◆ Directions for this task
Of the material below, the lines to be retyped are those from the line containing "delay (ns) |" through the line containing "210 | 0.5935 |", inclusive; reproduce them exactly.

※ ※ ※

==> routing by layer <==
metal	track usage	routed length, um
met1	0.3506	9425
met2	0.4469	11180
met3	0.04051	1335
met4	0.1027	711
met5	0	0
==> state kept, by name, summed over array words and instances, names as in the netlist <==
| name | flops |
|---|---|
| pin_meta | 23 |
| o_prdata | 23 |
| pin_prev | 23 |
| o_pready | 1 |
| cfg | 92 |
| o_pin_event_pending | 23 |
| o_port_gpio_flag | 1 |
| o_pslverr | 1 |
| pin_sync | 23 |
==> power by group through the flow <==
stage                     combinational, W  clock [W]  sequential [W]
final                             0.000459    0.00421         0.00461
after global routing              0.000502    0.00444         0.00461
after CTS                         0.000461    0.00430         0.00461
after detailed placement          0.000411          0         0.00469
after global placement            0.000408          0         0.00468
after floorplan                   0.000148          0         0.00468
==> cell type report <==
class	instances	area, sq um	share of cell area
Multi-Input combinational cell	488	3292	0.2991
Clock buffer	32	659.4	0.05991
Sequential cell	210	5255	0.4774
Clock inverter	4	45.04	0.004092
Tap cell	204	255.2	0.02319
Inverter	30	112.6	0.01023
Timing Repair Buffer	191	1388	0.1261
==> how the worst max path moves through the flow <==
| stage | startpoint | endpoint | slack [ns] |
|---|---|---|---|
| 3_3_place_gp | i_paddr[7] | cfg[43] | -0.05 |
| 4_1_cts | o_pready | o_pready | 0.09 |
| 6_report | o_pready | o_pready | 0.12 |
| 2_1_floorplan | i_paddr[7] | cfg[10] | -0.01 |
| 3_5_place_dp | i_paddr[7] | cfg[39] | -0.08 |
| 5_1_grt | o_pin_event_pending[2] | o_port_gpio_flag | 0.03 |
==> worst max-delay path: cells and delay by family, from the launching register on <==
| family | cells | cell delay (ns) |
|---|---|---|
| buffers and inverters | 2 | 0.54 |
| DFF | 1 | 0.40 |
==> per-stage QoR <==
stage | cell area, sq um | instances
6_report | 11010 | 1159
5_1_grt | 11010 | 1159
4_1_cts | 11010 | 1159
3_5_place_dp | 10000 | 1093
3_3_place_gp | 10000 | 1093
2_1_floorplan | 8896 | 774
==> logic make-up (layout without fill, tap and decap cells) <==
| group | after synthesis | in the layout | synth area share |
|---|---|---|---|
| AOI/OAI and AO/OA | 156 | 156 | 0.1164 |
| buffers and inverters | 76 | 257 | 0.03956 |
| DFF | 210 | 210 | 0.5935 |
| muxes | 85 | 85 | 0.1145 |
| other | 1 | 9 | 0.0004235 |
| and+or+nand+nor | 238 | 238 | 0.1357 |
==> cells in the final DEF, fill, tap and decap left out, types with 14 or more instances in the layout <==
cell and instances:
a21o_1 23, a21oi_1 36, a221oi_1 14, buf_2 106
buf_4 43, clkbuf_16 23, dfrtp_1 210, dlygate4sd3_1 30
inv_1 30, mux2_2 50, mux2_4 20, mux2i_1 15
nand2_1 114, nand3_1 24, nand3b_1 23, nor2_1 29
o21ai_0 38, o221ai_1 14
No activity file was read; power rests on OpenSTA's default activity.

※ ※ ※

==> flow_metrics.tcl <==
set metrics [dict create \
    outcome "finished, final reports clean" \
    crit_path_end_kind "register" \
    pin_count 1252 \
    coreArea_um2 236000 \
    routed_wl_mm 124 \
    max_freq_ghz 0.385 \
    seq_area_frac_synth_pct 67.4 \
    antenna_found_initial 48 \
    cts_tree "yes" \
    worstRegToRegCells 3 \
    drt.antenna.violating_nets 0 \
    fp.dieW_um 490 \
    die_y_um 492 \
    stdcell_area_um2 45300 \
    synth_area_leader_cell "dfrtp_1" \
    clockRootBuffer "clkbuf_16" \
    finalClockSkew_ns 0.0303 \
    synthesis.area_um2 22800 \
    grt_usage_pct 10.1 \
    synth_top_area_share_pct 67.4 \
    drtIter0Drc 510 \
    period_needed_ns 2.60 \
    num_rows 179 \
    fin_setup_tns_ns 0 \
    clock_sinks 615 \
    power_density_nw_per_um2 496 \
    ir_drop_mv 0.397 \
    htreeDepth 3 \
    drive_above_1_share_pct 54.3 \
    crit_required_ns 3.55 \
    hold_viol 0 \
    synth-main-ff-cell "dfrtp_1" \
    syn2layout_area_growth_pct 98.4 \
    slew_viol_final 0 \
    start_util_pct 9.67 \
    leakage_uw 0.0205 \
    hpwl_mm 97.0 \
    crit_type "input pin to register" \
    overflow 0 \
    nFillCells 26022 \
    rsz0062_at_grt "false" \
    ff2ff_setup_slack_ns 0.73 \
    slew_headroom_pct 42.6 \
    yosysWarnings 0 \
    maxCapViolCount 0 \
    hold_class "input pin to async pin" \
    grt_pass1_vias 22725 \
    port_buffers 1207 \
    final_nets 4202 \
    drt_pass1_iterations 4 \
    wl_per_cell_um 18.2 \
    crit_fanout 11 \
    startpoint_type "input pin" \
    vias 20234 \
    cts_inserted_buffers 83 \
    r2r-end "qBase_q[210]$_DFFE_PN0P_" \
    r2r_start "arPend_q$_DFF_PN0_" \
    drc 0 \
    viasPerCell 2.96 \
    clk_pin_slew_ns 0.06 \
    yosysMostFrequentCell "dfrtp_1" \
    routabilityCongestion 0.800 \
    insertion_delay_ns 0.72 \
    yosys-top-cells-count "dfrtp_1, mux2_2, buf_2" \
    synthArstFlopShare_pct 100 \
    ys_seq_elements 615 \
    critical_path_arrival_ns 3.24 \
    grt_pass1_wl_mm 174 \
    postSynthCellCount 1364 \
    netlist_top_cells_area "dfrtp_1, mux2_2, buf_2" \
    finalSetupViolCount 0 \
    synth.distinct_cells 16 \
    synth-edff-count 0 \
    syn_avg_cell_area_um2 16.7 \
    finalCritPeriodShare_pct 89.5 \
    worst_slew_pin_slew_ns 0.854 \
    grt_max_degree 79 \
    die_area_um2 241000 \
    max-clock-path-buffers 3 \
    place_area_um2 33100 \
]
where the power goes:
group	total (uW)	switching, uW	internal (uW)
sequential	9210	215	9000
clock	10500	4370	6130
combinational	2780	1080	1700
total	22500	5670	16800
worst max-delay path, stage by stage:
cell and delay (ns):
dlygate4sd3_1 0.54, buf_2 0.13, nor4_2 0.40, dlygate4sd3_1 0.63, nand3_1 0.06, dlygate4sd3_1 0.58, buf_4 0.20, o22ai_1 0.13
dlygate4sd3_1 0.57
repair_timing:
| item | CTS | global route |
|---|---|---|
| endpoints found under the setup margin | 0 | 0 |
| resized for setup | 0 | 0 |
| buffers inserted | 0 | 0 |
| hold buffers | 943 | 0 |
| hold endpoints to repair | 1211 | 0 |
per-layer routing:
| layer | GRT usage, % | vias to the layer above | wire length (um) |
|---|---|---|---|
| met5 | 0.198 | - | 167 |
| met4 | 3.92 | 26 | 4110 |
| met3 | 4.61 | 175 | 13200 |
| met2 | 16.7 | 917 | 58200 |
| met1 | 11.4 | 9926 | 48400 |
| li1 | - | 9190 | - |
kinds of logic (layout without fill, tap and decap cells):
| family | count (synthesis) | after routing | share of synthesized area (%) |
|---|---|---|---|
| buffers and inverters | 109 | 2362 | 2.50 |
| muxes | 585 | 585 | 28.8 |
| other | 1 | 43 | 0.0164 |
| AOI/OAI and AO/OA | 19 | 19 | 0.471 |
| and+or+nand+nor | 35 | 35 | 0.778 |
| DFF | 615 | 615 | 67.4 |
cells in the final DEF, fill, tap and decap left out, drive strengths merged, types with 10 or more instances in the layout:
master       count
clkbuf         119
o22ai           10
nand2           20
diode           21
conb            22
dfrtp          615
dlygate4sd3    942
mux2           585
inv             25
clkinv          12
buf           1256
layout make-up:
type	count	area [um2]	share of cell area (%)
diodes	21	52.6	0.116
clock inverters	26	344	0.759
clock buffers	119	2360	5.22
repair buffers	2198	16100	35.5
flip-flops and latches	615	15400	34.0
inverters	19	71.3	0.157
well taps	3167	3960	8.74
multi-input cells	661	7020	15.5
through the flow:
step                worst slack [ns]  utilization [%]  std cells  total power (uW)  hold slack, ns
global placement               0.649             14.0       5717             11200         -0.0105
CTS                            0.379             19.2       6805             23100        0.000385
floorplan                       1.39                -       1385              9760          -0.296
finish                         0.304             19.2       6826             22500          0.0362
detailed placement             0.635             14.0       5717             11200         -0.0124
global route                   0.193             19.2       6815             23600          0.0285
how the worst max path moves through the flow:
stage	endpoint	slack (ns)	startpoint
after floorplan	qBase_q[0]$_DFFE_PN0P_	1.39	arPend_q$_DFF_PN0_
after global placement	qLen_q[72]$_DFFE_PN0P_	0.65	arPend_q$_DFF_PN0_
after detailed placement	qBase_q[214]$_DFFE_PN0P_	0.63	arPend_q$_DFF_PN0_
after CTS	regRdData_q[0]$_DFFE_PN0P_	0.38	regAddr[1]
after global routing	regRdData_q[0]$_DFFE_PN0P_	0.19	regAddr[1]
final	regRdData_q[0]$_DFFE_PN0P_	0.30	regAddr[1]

※ ※ ※

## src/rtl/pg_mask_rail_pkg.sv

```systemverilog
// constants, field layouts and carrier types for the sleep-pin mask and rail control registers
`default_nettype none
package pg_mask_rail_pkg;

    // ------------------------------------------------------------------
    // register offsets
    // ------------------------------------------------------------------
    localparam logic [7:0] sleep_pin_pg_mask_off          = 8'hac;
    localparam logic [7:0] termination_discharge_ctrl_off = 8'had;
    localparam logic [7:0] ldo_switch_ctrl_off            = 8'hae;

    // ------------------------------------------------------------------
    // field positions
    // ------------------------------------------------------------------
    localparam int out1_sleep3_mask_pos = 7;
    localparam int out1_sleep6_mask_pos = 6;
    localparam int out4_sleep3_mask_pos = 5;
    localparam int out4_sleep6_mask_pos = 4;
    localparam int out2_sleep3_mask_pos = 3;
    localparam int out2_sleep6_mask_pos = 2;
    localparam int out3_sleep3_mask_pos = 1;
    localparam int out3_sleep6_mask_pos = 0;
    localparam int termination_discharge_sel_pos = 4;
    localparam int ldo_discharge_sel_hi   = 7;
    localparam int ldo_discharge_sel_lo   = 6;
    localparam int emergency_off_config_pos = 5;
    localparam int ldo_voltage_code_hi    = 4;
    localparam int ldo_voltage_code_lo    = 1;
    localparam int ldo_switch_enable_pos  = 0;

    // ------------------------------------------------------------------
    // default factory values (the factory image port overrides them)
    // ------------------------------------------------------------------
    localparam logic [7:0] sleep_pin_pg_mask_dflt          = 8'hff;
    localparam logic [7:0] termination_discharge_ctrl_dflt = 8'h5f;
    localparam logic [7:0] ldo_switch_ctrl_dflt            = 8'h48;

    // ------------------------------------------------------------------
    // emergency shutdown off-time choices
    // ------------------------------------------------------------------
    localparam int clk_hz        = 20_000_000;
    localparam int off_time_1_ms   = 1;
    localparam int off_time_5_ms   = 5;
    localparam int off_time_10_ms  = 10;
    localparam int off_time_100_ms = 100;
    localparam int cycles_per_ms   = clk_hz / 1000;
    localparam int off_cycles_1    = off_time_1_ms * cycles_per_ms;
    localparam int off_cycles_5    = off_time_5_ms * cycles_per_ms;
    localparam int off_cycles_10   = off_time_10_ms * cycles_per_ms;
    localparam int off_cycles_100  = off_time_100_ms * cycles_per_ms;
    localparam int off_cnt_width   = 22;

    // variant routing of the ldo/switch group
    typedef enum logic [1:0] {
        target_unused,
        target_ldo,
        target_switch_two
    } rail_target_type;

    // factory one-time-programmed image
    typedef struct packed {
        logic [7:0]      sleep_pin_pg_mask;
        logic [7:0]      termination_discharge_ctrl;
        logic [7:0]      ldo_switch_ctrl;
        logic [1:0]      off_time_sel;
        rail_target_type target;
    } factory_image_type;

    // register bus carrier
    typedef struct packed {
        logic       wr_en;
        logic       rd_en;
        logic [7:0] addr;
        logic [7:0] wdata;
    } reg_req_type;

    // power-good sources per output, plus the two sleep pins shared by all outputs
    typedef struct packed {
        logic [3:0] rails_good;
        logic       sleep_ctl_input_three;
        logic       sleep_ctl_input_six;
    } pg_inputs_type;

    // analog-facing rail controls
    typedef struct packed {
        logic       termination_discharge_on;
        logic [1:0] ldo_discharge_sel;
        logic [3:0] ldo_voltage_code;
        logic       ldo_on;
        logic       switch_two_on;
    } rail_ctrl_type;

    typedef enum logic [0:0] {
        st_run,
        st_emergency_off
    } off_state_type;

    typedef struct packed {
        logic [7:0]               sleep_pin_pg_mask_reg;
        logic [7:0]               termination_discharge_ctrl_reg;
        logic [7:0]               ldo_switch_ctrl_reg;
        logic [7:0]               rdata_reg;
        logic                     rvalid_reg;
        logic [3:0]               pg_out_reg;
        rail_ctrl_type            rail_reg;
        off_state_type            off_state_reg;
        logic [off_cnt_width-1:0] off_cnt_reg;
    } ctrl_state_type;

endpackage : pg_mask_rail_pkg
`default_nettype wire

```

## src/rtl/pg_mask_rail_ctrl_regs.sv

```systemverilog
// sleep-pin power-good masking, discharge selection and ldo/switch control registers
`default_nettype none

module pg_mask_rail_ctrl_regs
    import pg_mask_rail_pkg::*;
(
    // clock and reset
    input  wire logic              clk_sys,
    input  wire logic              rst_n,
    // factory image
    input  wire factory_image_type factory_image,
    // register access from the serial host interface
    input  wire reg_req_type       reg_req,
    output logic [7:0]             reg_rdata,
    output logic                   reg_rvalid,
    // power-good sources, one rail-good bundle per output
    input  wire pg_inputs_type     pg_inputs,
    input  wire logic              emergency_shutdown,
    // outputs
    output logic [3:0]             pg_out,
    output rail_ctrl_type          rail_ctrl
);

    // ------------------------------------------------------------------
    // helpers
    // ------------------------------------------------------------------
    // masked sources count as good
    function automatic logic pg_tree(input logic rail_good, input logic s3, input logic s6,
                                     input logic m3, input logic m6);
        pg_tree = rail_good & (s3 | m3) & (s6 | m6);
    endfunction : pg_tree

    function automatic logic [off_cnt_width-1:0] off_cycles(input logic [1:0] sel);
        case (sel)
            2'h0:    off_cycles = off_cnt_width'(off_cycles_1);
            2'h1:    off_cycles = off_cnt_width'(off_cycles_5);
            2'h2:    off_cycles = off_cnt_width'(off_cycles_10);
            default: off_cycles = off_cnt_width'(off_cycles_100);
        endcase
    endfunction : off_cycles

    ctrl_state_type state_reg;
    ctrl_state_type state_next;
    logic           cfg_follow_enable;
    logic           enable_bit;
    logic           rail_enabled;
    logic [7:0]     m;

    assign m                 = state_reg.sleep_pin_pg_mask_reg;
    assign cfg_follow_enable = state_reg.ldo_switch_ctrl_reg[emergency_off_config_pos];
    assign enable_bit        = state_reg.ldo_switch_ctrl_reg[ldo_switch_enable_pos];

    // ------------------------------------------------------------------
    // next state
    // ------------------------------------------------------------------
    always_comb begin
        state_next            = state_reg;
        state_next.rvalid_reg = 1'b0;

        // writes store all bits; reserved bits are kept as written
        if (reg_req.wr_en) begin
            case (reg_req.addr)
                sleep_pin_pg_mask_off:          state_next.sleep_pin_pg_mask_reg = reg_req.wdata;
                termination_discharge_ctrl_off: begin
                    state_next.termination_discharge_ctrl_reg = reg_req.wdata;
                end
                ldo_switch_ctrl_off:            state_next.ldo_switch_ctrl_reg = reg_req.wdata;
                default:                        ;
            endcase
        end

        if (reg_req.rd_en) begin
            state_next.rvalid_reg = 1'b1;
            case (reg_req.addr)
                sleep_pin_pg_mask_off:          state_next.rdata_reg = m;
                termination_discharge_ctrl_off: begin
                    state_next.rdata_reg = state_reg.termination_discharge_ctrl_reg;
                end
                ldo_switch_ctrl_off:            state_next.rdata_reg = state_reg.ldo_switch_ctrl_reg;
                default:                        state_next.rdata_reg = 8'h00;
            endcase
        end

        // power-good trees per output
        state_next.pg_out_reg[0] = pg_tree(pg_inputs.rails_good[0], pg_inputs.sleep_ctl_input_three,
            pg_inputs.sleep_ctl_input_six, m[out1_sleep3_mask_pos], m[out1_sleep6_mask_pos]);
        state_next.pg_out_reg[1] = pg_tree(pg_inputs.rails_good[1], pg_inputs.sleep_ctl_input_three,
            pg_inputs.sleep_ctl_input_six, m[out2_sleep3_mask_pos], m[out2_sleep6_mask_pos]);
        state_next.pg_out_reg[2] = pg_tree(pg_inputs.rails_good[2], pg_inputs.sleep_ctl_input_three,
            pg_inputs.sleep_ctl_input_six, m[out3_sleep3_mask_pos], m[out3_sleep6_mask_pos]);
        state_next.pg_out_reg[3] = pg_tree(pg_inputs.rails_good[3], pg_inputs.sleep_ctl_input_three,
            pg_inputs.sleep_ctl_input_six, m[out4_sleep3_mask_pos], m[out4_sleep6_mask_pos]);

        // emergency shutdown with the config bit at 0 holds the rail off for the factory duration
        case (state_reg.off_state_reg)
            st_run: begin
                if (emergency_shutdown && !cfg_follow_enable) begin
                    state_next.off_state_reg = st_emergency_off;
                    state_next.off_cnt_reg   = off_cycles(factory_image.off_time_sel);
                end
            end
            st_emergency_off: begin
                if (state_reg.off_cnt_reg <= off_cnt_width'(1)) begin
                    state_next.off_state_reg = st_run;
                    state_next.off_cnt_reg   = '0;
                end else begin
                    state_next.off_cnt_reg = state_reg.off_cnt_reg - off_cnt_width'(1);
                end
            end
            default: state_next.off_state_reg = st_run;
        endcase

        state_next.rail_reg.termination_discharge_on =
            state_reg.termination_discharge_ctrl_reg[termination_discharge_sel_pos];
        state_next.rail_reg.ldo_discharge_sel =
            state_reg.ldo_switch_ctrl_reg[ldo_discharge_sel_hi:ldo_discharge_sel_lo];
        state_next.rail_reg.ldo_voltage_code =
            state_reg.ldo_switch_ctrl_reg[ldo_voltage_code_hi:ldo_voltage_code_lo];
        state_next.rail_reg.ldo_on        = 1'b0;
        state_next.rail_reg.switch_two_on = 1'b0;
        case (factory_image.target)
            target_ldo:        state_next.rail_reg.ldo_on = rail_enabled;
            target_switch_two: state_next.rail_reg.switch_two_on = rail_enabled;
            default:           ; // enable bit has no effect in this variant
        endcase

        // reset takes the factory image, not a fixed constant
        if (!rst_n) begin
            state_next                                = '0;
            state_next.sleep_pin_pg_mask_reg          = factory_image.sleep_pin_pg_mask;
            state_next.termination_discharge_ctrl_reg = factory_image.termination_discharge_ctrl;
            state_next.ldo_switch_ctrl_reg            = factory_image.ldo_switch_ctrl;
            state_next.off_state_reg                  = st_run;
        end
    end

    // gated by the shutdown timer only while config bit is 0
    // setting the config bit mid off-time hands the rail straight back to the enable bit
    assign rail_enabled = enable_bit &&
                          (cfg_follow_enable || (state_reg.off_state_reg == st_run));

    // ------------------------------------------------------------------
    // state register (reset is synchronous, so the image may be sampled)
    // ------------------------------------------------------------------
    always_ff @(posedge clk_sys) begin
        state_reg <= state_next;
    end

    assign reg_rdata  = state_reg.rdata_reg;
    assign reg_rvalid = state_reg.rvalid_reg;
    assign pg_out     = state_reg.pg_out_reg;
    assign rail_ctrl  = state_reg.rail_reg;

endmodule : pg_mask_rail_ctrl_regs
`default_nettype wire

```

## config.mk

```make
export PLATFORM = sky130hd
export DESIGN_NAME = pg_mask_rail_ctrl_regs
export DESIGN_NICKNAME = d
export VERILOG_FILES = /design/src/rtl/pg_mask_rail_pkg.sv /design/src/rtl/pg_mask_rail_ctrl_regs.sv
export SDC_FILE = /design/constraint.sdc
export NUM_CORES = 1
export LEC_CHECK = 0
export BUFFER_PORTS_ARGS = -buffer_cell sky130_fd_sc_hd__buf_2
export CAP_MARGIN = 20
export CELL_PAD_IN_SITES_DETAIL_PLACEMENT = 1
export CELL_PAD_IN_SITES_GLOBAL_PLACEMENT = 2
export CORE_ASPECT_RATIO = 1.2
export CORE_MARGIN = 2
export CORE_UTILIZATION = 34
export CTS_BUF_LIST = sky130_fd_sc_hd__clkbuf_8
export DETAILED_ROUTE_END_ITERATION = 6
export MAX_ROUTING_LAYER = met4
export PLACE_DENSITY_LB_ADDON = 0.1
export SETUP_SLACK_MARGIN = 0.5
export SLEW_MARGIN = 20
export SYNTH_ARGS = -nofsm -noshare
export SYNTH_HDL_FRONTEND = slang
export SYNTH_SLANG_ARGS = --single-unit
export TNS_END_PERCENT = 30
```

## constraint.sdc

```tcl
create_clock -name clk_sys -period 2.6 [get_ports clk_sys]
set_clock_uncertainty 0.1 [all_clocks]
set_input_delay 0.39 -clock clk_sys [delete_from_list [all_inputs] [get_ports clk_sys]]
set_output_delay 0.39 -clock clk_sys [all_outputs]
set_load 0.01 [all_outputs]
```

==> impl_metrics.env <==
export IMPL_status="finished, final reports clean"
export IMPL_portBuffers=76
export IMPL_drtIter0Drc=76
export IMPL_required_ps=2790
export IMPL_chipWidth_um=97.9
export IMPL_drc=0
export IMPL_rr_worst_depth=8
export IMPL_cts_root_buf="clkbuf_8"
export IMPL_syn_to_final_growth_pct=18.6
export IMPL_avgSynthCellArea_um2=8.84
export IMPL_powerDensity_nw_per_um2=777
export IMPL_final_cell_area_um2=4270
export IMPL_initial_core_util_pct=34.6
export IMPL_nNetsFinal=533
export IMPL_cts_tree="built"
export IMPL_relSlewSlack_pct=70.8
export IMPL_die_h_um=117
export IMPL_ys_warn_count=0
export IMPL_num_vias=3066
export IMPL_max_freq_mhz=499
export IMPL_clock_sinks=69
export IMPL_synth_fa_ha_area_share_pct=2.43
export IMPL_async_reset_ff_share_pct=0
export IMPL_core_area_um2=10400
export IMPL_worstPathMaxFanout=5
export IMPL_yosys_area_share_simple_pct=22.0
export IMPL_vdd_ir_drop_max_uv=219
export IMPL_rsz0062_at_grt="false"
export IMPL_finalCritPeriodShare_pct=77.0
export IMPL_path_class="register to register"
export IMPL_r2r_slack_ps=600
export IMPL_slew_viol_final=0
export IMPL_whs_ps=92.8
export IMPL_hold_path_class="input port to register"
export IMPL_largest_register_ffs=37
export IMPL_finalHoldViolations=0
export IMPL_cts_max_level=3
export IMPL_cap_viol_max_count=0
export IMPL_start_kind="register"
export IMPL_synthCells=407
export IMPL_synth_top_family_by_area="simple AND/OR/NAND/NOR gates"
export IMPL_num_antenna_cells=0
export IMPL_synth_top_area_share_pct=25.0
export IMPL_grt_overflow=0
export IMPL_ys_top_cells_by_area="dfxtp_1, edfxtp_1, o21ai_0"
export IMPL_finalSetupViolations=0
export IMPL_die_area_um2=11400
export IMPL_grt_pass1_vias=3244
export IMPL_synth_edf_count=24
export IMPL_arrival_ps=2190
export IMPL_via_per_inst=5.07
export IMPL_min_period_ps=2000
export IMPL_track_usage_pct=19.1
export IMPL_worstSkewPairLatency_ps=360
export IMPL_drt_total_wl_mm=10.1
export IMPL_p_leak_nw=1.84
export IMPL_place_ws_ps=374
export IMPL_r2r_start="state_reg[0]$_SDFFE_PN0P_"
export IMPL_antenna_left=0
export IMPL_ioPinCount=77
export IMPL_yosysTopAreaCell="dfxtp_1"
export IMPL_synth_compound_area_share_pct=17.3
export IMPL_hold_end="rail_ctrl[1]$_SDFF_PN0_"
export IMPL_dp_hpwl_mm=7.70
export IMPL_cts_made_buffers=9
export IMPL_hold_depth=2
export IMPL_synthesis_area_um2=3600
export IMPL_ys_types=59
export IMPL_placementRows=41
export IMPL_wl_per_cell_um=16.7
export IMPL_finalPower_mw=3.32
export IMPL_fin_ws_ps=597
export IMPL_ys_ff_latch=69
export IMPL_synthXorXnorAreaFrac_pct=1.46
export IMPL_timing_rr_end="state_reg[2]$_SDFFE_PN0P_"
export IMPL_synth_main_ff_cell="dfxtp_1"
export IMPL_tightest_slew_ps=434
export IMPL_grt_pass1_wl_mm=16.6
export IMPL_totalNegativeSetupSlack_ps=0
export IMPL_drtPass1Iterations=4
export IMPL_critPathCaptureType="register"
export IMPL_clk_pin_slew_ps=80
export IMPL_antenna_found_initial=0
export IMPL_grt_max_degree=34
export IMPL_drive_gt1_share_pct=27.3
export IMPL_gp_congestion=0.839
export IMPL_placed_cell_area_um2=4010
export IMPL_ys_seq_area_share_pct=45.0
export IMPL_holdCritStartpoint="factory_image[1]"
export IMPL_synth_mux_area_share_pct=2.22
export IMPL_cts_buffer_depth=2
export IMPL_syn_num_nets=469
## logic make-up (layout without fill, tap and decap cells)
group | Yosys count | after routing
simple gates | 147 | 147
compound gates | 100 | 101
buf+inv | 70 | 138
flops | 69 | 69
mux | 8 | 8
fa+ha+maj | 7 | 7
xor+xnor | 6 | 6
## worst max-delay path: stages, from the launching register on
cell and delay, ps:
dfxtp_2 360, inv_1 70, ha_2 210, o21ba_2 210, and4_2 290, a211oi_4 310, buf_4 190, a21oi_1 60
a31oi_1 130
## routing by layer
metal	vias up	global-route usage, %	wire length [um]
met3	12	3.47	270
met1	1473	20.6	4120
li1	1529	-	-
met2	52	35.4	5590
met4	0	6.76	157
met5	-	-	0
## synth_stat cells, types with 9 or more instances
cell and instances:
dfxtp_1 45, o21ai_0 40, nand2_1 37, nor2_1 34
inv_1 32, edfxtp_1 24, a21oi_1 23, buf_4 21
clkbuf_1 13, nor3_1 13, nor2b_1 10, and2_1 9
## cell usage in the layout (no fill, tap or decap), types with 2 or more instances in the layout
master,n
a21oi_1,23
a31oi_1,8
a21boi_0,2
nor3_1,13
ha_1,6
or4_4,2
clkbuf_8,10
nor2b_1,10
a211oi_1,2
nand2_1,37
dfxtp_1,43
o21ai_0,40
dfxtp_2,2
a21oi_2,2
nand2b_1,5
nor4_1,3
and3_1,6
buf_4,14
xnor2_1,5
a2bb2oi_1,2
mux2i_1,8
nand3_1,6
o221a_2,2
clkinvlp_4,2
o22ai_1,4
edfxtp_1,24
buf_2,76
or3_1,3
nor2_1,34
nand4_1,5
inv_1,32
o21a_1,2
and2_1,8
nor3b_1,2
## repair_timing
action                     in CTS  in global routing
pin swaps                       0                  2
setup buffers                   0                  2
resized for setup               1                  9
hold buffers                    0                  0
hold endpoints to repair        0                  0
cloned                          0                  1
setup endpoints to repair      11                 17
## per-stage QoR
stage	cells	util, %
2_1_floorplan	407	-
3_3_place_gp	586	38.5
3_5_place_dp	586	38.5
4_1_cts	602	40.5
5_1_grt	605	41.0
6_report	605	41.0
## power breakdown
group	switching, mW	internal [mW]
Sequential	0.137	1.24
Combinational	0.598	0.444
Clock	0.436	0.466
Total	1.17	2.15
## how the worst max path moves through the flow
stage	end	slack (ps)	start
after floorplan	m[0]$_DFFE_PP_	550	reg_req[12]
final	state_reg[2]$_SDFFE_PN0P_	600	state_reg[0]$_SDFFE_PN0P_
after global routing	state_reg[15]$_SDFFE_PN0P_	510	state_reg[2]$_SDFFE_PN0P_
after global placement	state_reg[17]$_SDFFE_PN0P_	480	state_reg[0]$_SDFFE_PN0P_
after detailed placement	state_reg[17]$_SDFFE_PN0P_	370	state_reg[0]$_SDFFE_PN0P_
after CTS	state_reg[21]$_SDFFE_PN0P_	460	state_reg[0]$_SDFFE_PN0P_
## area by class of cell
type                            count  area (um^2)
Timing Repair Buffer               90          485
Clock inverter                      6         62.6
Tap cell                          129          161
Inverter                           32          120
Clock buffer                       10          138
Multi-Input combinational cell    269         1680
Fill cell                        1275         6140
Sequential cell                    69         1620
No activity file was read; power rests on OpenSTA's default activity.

※ ※ ※

◆ Task result
| family | cells | cell delay (ns) |
|---|---|---|
| buffers and inverters | 2 | 0.54 |
| DFF | 1 | 0.40 |
==> per-stage QoR <==
stage | cell area, sq um | instances
6_report | 11010 | 1159
5_1_grt | 11010 | 1159
4_1_cts | 11010 | 1159
3_5_place_dp | 10000 | 1093
3_3_place_gp | 10000 | 1093
2_1_floorplan | 8896 | 774
==> logic make-up (layout without fill, tap and decap cells) <==
| group | after synthesis | in the layout | synth area share |
|---|---|---|---|
| AOI/OAI and AO/OA | 156 | 156 | 0.1164 |
| buffers and inverters | 76 | 257 | 0.03956 |
| DFF | 210 | 210 | 0.5935 |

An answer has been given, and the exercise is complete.